--- Source information Enclosed Below ---

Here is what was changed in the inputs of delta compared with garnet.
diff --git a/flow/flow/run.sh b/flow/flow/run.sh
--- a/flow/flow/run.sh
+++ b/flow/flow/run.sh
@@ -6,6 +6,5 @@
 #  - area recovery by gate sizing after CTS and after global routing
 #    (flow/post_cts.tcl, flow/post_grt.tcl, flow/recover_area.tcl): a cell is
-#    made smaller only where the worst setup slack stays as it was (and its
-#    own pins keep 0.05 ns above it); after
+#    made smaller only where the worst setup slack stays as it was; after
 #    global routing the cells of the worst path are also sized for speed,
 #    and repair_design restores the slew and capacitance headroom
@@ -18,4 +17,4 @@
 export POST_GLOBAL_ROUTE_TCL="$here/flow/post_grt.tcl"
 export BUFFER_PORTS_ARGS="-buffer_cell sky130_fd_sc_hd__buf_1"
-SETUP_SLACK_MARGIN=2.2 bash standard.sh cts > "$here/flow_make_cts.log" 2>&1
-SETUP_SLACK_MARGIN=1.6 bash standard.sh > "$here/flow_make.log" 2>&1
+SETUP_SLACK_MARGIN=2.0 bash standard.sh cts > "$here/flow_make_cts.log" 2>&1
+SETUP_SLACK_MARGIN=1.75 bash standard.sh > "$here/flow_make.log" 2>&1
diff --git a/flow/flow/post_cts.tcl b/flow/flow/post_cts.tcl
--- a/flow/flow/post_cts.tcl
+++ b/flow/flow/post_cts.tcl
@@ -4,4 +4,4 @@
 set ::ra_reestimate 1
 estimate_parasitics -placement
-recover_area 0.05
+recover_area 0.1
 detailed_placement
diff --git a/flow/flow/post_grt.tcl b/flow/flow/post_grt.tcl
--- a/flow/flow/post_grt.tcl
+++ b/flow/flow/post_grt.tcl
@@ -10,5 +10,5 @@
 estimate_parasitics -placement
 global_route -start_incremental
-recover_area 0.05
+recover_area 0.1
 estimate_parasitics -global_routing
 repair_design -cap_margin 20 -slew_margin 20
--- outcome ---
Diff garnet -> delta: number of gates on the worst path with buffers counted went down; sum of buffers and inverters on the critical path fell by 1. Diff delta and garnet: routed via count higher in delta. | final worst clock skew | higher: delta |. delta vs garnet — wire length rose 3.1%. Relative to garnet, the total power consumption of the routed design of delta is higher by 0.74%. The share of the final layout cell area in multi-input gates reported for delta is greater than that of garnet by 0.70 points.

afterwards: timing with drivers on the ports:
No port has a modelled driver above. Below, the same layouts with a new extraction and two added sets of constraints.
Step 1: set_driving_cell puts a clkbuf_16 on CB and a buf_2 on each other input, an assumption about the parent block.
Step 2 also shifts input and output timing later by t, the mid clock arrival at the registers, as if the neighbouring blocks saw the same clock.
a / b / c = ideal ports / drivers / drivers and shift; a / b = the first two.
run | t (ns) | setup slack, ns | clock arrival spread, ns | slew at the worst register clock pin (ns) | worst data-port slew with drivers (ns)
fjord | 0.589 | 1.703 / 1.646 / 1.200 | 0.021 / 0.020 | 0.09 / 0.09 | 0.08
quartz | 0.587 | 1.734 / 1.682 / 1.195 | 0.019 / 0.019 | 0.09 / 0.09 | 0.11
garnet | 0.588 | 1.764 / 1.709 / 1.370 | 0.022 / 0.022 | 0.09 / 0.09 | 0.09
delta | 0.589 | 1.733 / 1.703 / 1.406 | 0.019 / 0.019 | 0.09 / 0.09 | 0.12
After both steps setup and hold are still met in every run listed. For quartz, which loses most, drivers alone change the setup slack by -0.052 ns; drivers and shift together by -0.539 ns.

--- End of Enclosed Source information ---

[Problem statement]: Say how many of the lines above include the string "made", and give no other words.

[Answer to the problem]: 2